"Les patients me manquaient", confie Pierre Le Tinnier. À 70 ans, ce généraliste et plusieurs confrères sont sortis de la retraite pour créer un cabinet à Albi et ainsi éviter un désert médical dans la préfecture du Tarn. Deux matinées par semaine, il enchaîne les consultations : une toux par-ci, des béquilles par là... "C'est ma femme qui n'est pas contente", s'amuse le médecin. Il avait toutefois déjà repris une activité de prévention dans un service de protection infantile en 2020, deux ans après son départ en retraite.
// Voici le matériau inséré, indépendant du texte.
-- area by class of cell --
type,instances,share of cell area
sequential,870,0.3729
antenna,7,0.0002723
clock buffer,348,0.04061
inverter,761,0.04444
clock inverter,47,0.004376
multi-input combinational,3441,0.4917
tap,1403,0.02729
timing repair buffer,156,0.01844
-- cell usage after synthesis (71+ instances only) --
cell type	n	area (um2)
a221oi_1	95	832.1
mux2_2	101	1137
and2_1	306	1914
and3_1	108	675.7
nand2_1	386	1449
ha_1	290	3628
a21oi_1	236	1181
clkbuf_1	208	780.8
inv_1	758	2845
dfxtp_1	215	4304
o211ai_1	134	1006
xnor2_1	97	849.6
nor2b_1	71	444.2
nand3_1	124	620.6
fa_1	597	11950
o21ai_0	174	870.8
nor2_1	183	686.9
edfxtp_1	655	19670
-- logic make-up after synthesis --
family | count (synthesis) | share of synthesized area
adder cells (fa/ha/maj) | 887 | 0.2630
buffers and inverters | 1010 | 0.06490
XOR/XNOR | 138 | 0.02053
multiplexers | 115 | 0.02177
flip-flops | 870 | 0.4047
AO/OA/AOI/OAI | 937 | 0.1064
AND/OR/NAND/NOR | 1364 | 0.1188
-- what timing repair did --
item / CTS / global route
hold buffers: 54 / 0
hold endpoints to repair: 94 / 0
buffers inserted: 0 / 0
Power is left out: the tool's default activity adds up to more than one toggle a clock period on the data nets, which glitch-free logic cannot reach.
==> src/rtl/core/indirect_block_map_walker_top.sv <==
// Indirect block map walker: pointer table memory, walk state and response register.
//
// Maps a logical block number to a physical block through a 15-slot pointer table
// (direct slots, then single, double and triple indirect). Load beats write a slot
// and can be taken back to back while no beat is held and the response side keeps
// up. A lookup or reply beat is held while the pointer memory is read (synchronous
// read), then lands in the response register; the next request beat is taken once
// the held beat is gone and the response register is free or being drained.
// A walk issues up to three read beats; each must be answered by a reply beat
// carrying the pointer word. Zero pointers or zero replies end the walk unmapped.
// The block size register may only change while no beat is in flight.
module indirect_block_map_walker_top #(
   parameter int DIRECT_POINTERS    = 12,
   parameter int BLOCK_NUMBER_WIDTH = 32
) (
   input  logic              clock,
   input  logic              reset,
   input  logic              csr_wr_en,
   input  logic [1:0]        csr_wr_data,
   ibmw_req_if.sink          req_if,
   ibmw_rsp_if.source        rsp_if
);

   localparam logic [32:0] DIRECT_END = 33'(DIRECT_POINTERS);

   // configuration
   logic [1:0] log_block_size_ff;
   logic [1:0] lbs_eff;

   // pointer table
   logic [BLOCK_NUMBER_WIDTH-1:0] ptr_mem [ibmw_pkg::SLOT_COUNT];
   logic [BLOCK_NUMBER_WIDTH-1:0] ptr_rdata_ff;
   logic [3:0]                    rd_addr;

   // accept side
   logic                   req_accept;
   logic                   load_accept;
   logic                   work_accept;
   ibmw_pkg::region_type   region;
   logic [31:0]            base;
   logic [4:0]             word_shift;
   logic [32:0]            single_end;
   logic [32:0]            double_end;
   logic [32:0]            triple_end;

   // beat held for one cycle while the table read completes
   logic                   pend_ff;
   logic                   pend_is_reply_ff;
   ibmw_pkg::region_type   pend_region_ff;
   logic [31:0]            pend_value_ff;
   logic [31:0]            pend_base_ff;

   // walk state
   logic        walk_active_ff, walk_active_in;
   logic [1:0]  walk_level_ff, walk_level_in;
   logic [31:0] residual_ff, residual_in;

   // response register
   logic        rsp_valid_ff;
   logic [1:0]  rsp_kind_ff, rsp_kind_in;
   logic [31:0] rsp_block_ff, rsp_block_in;
   logic [9:0]  rsp_index_ff, rsp_index_in;
   logic [31:0] rsp_phys_ff, rsp_phys_in;
   logic        rsp_unmapped_ff, rsp_unmapped_in;

   // resolve-stage helpers
   logic [31:0] top_ptr;
   logic [31:0] reply_word;
   logic [31:0] lookup_residual;
   logic [1:0]  lookup_depth;

   function automatic logic [9:0] word_index(input logic [31:0] res, input logic [1:0] lvl,
                                             input logic [1:0] lbs);
      logic [3:0]  s;
      logic [4:0]  amt;
      logic [9:0]  mask;
      logic [31:0] shifted;
      case (lbs)
         2'd0: begin
            s    = 4'd8;
            mask = 10'h0FF;
         end
         2'd1: begin
            s    = 4'd9;
            mask = 10'h1FF;
         end
         default: begin
            s    = 4'd10;
            mask = 10'h3FF;
         end
      endcase
      amt     = 5'(s * lvl);
      shifted = res >> amt;
      return shifted[9:0] & mask;
   endfunction

   assign lbs_eff = (log_block_size_ff > ibmw_pkg::LBS_MAX) ? ibmw_pkg::LBS_MAX
                                                            : log_block_size_ff;

   assign req_if.ready = !pend_ff && (!rsp_valid_ff || rsp_if.ready);
   assign req_accept   = req_if.valid && req_if.ready;
   assign load_accept  = req_accept && (req_if.opcode == ibmw_pkg::OP_LOAD);
   assign work_accept  = req_accept && ((req_if.opcode == ibmw_pkg::OP_LOOKUP) ||
                                        (req_if.opcode == ibmw_pkg::OP_REPLY));

   always_ff @(posedge clock) begin
      if (reset) begin
         log_block_size_ff <= 2'd0;
      end else if (csr_wr_en) begin
         log_block_size_ff <= csr_wr_data;
      end
   end

   // tree boundaries for the current block size
   always_comb begin
      word_shift = 5'd8 + 5'(lbs_eff);
      single_end = DIRECT_END + (33'd1 << word_shift);
      double_end = single_end + (33'd1 << (word_shift << 1));
      triple_end = double_end + (33'd1 << (5'(word_shift * 2'd3)));
   end

   always_comb begin
      region  = ibmw_pkg::REGION_BEYOND;
      base    = 32'd0;
      rd_addr = ibmw_pkg::SLOT_TRIPLE;
      if ({1'b0, req_if.value} < DIRECT_END) begin
         region  = ibmw_pkg::REGION_DIRECT;
         rd_addr = req_if.value[3:0];
      end else if ({1'b0, req_if.value} < single_end) begin
         region  = ibmw_pkg::REGION_SINGLE;
         base    = DIRECT_END[31:0];
         rd_addr = ibmw_pkg::SLOT_SINGLE;
      end else if ({1'b0, req_if.value} < double_end) begin
         region  = ibmw_pkg::REGION_DOUBLE;
         base    = single_end[31:0];
         rd_addr = ibmw_pkg::SLOT_DOUBLE;
      end else if ({1'b0, req_if.value} < triple_end) begin
         region  = ibmw_pkg::REGION_TRIPLE;
         base    = double_end[31:0];
         rd_addr = ibmw_pkg::SLOT_TRIPLE;
      end
   end

   always_ff @(posedge clock) begin
      if (load_accept && (req_if.slot < 4'(ibmw_pkg::SLOT_COUNT))) begin
         ptr_mem[req_if.slot] <= req_if.value[BLOCK_NUMBER_WIDTH-1:0];
      end
   end

   always_ff @(posedge clock) begin
      if (work_accept && (req_if.opcode == ibmw_pkg::OP_LOOKUP)) begin
         ptr_rdata_ff <= ptr_mem[rd_addr];
      end
   end

   always_ff @(posedge clock) begin
      if (reset) begin
         pend_ff <= 1'b0;
      end else begin
         pend_ff <= work_accept;
      end
   end

   always_ff @(posedge clock) begin
      if (work_accept) begin
         pend_is_reply_ff <= (req_if.opcode == ibmw_pkg::OP_REPLY);
         pend_region_ff   <= region;
         pend_value_ff    <= req_if.value;
         pend_base_ff     <= base;
      end
   end

   assign top_ptr         = 32'(ptr_rdata_ff);
   assign reply_word      = 32'(pend_value_ff[BLOCK_NUMBER_WIDTH-1:0]);
   assign lookup_residual = pend_value_ff - pend_base_ff;

   always_comb begin
      case (pend_region_ff)
         ibmw_pkg::REGION_DOUBLE: lookup_depth = 2'd1;
         ibmw_pkg::REGION_TRIPLE: lookup_depth = 2'd2;
         default:                 lookup_depth = 2'd0;
      endcase
   end

   // resolve the held beat against the walk state
   always_comb begin
      walk_active_in  = walk_active_ff;
      walk_level_in   = walk_level_ff;
      residual_in     = residual_ff;
      rsp_kind_in     = ibmw_pkg::KIND_REJECT;
      rsp_block_in    = 32'd0;
      rsp_index_in    = 10'd0;
      rsp_phys_in     = 32'd0;
      rsp_unmapped_in = 1'b0;
      if (pend_ff) begin
         if (!pend_is_reply_ff) begin
            if (!walk_active_ff) begin
               rsp_kind_in = ibmw_pkg::KIND_DONE;
               case (pend_region_ff)
                  ibmw_pkg::REGION_DIRECT: begin
                     rsp_phys_in     = top_ptr;
                     rsp_unmapped_in = (top_ptr == 32'd0);
                  end
                  ibmw_pkg::REGION_SINGLE,
                  ibmw_pkg::REGION_DOUBLE,
                  ibmw_pkg::REGION_TRIPLE: begin
                     if (top_ptr == 32'd0) begin
                        rsp_unmapped_in = 1'b1;
                     end else begin
                        walk_active_in = 1'b1;
                        walk_level_in  = lookup_depth;
                        residual_in    = lookup_residual;
                        rsp_kind_in    = ibmw_pkg::KIND_READ;
                        rsp_block_in   = top_ptr;
                        rsp_index_in   = word_index(lookup_residual, lookup_depth, lbs_eff);
                     end
                  end
                  default: begin
                     rsp_unmapped_in = 1'b1;
                  end
               endcase
            end
         end else if (walk_active_ff) begin
            if ((reply_word == 32'd0) || (walk_level_ff == 2'd0)) begin
               walk_active_in  = 1'b0;
               rsp_kind_in     = ibmw_pkg::KIND_DONE;
               rsp_phys_in     = reply_word;
               rsp_unmapped_in = (reply_word == 32'd0);
            end else begin
               walk_level_in = walk_level_ff - 2'd1;
               rsp_kind_in   = ibmw_pkg::KIND_READ;
               rsp_block_in  = reply_word;
               rsp_index_in  = word_index(residual_ff, walk_level_ff - 2'd1, lbs_eff);
            end
         end
      end
   end

   always_ff @(posedge clock) begin
      if (reset) begin
         walk_active_ff <= 1'b0;
         walk_level_ff  <= 2'd0;
         residual_ff    <= 32'd0;
      end else begin
         walk_active_ff <= walk_active_in;
         walk_level_ff  <= walk_level_in;
         residual_ff    <= residual_in;
      end
   end

   always_ff @(posedge clock) begin
      if (reset) begin
         rsp_valid_ff <= 1'b0;
      end else if (pend_ff) begin
         rsp_valid_ff <= 1'b1;
      end else if (rsp_if.ready) begin
         rsp_valid_ff <= 1'b0;
      end
   end

   always_ff @(posedge clock) begin
      if (pend_ff) begin
         rsp_kind_ff     <= rsp_kind_in;
         rsp_block_ff    <= rsp_block_in;
         rsp_index_ff    <= rsp_index_in;
         rsp_phys_ff     <= rsp_phys_in;
         rsp_unmapped_ff <= rsp_unmapped_in;
      end
   end

   assign rsp_if.valid       = rsp_valid_ff;
   assign rsp_if.result_kind = rsp_kind_ff;
   assign rsp_if.read_block  = rsp_block_ff;
   assign rsp_if.read_index  = rsp_index_ff;
   assign rsp_if.phys_block  = rsp_phys_ff;
   assign rsp_if.unmapped    = rsp_unmapped_ff;

`ifndef SYNTHESIS
   // every lookup or reply beat is held, then reaches the response register
   a_pend_to_rsp: assert property (@(posedge clock) disable iff (reset)
      work_accept |=> pend_ff ##1 rsp_valid_ff)
      else $error("held beat did not reach the response register");

   // a read beat leaves a walk waiting for its reply
   a_read_means_walk: assert property (@(posedge clock) disable iff (reset)
      (rsp_valid_ff && (rsp_kind_ff == ibmw_pkg::KIND_READ)) |-> walk_active_ff)
      else $error("read beat without an active walk");

   // completion flags unmapped exactly when the physical block is zero
   a_done_unmapped: assert property (@(posedge clock) disable iff (reset)
      (rsp_valid_ff && (rsp_kind_ff == ibmw_pkg::KIND_DONE)) |->
         (rsp_unmapped_ff == (rsp_phys_ff == 32'd0)))
      else $error("unmapped flag disagrees with physical block");

   // a completion always ends the walk
   a_done_ends_walk: assert property (@(posedge clock) disable iff (reset)
      (pend_ff && (rsp_kind_in == ibmw_pkg::KIND_DONE)) |=> !walk_active_ff)
      else $error("walk still active after completion");
`endif

endmodule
Dans la salle d'attente, Andrée Belieres, 83 ans, patiente. "Je suis venue la voir et je l'ai trouvée en détresse. Ça faisait trois semaines qu'elle avait mal au dos et qu'elle ne trouvait pas de docteur", explique sa fille Anne, infirmière libérale de 52 ans, qui l'accompagne. "Moi j'ai réussi à en trouver un à Gaillac, mais il faut se taper la route (près de 30 km, ndlr). Et encore, j'ai dû supplier parce que j'avais mal", ajoute Khaled Takerboucht, plombier de 48 ans, qui attend son fils adolescent alors en consultation.
 

40.000 habitants sans médecin

Dans le Tarn, plus de 40.000 habitants assurés au régime général n'ont pas de médecin traitant, selon la Caisse primaire d'assurance maladie. La densité médicale y est inférieure de plus de 15 % à la moyenne nationale. À Albi, principale ville du département qui comptait une soixantaine de médecins généralistes, "à peu près un tiers sont partis à la retraite depuis l'an dernier ou vont le faire cette année", précise à l'AFP Gilbert Hangard, adjoint au maire en charge de la santé. La municipalité avait songé à créer un centre de santé, mais elle a été freinée par le coût, "autour de 300.000 euros par an", déplore-t-il. Cet ancien directeur d'hôpital a alors sollicité des médecins retraités pour trouver une solution. Neuf d'entre eux se sont réunis au sein d'une association et ont créé une structure inédite qui leur permet d'être salariés, tout en organisant le planning à leur guise. Mais ils ne peuvent pas redevenir médecins traitants. L'hôpital d'Albi se charge des facturations et l'Agence régionale de santé (ARS) s'est portée garante de tout éventuel déficit pour deux ans. "C'est malheureux qu'ils doivent revenir travailler, mais ça dépanne", souligne Ludivine Chavanne, assistante de direction de 39 ans, également en salle d'attente.